It’s the fourth of July, and millions of Americans will be grilling today. 150 million hot dogs will be consumed. 39 million cases of beer will be sold this weekend. If you do any grilling, you might enjoy this website I’ve discovered. . . .
It contains valuable information that will surely improve your grilling technique, regardless of whether you grill ribs, steaks, burgers, or vegetables.

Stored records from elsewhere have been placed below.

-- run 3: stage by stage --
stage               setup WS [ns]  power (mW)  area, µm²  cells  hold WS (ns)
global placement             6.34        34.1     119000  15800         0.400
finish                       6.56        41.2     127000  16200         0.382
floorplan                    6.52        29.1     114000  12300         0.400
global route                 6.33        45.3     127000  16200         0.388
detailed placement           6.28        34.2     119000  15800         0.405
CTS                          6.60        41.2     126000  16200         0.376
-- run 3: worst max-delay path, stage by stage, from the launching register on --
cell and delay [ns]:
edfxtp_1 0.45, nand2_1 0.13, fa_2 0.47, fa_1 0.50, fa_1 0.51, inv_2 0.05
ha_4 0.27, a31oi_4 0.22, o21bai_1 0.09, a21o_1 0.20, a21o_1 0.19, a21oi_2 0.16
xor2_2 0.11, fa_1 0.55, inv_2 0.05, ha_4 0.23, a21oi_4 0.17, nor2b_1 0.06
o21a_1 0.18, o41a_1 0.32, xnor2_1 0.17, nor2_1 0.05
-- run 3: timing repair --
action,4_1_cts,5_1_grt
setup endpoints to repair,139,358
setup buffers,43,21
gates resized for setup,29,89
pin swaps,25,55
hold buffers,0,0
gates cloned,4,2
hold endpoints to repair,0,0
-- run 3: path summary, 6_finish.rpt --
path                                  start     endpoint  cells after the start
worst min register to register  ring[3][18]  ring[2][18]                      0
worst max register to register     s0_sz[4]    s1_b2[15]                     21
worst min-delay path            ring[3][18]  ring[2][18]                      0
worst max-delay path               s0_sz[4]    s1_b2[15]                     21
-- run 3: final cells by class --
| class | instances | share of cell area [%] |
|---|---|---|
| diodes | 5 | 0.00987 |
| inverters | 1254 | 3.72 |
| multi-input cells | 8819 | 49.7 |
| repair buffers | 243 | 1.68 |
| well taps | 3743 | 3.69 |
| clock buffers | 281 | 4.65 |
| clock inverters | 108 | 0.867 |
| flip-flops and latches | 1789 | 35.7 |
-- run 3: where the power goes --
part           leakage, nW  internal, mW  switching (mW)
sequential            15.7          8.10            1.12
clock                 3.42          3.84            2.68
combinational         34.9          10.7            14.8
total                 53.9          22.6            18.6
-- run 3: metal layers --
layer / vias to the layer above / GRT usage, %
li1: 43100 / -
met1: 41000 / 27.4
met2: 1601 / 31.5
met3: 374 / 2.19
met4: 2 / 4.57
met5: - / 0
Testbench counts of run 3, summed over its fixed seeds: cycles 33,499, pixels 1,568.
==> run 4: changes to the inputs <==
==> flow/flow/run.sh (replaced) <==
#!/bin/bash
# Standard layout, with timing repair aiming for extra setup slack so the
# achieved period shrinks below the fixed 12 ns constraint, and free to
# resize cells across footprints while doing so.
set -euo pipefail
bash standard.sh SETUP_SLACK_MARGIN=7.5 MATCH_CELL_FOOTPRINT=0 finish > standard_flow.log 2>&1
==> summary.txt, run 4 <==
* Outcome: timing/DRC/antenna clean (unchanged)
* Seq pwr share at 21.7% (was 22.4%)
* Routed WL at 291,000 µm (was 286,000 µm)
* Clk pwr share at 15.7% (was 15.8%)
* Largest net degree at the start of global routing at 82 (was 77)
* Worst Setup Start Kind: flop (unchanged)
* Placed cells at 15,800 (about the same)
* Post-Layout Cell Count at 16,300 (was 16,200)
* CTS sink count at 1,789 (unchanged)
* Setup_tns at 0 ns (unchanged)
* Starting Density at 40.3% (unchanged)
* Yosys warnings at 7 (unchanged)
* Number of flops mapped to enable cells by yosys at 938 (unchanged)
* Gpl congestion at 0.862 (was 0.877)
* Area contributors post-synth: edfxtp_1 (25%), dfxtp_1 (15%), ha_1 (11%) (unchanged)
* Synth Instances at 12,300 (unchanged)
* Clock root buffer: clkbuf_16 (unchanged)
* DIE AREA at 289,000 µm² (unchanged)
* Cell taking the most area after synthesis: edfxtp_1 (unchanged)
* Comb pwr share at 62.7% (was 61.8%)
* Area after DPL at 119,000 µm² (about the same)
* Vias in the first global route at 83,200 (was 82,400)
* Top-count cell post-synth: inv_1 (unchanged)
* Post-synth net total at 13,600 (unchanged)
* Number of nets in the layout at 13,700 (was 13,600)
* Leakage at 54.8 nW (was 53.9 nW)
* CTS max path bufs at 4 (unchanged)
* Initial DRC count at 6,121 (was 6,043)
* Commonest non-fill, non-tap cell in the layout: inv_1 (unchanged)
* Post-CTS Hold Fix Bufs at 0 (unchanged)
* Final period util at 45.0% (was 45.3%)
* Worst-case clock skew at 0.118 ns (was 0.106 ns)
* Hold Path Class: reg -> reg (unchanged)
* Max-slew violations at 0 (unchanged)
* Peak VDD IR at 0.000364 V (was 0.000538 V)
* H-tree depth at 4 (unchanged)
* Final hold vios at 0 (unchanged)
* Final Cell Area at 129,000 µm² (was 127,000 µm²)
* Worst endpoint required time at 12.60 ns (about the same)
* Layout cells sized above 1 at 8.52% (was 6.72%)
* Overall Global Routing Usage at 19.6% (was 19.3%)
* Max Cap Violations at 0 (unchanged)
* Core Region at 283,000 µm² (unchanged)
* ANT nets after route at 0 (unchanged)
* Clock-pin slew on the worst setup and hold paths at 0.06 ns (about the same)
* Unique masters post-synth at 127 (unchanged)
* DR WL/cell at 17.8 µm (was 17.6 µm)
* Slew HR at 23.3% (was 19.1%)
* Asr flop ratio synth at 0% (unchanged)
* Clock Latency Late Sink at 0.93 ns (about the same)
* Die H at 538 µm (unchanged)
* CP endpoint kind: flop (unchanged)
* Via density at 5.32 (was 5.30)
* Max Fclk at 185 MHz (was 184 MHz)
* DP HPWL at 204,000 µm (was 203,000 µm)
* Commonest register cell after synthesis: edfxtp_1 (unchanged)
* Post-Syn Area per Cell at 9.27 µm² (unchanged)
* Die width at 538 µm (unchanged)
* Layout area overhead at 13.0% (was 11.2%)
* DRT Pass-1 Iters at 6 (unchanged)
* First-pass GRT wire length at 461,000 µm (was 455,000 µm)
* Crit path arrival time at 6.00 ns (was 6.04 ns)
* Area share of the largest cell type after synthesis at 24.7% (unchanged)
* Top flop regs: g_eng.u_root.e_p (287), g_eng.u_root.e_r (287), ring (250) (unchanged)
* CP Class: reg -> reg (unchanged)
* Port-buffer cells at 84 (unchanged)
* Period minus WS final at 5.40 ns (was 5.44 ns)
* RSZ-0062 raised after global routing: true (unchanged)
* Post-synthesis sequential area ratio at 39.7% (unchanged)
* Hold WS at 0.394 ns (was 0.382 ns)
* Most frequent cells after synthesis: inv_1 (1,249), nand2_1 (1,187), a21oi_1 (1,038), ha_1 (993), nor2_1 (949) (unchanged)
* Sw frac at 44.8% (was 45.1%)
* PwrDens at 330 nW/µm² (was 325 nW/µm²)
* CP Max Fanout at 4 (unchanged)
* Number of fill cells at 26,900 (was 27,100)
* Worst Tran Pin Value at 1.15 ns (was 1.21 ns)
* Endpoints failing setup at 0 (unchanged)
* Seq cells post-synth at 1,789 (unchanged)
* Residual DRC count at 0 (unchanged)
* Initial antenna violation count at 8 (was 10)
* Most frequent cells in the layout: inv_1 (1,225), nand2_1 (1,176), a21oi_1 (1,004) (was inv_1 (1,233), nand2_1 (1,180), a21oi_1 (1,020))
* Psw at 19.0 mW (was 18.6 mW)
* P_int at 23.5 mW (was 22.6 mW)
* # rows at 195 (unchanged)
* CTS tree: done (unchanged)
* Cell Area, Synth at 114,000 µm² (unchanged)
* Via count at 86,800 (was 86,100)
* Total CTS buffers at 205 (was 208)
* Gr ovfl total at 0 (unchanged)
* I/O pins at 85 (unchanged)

The secret is to setup your grill so that you have two cooking zones: direct heat and indirect heat. But you also need to have the basic tools of the trade: thermometers to monitor temperature.
This website is the intersection of grilling and engineering.
There are several articles on the science of grilling, from the thermodynamics of grill heat, to the chemical reactions catalyzed at various heat levels in food fats and the sugars in delicious rubs, to discussions about basic salt and its effect on proteins.
If you like ribs, you might like his recipe: Last Meal Ribs. The recipe is found by clicking this link:
If ribs aren’t your thing, then maybe Meathead has something else that is more up your alley.
It might be too late to master his techniques to impress your friends this fourth of July season, but by next year you could be getting questions from your friends like: what’s in that special rub you use? What’s your secret to grilling these awesome ribs?
It all starts with the two-zone grill setup.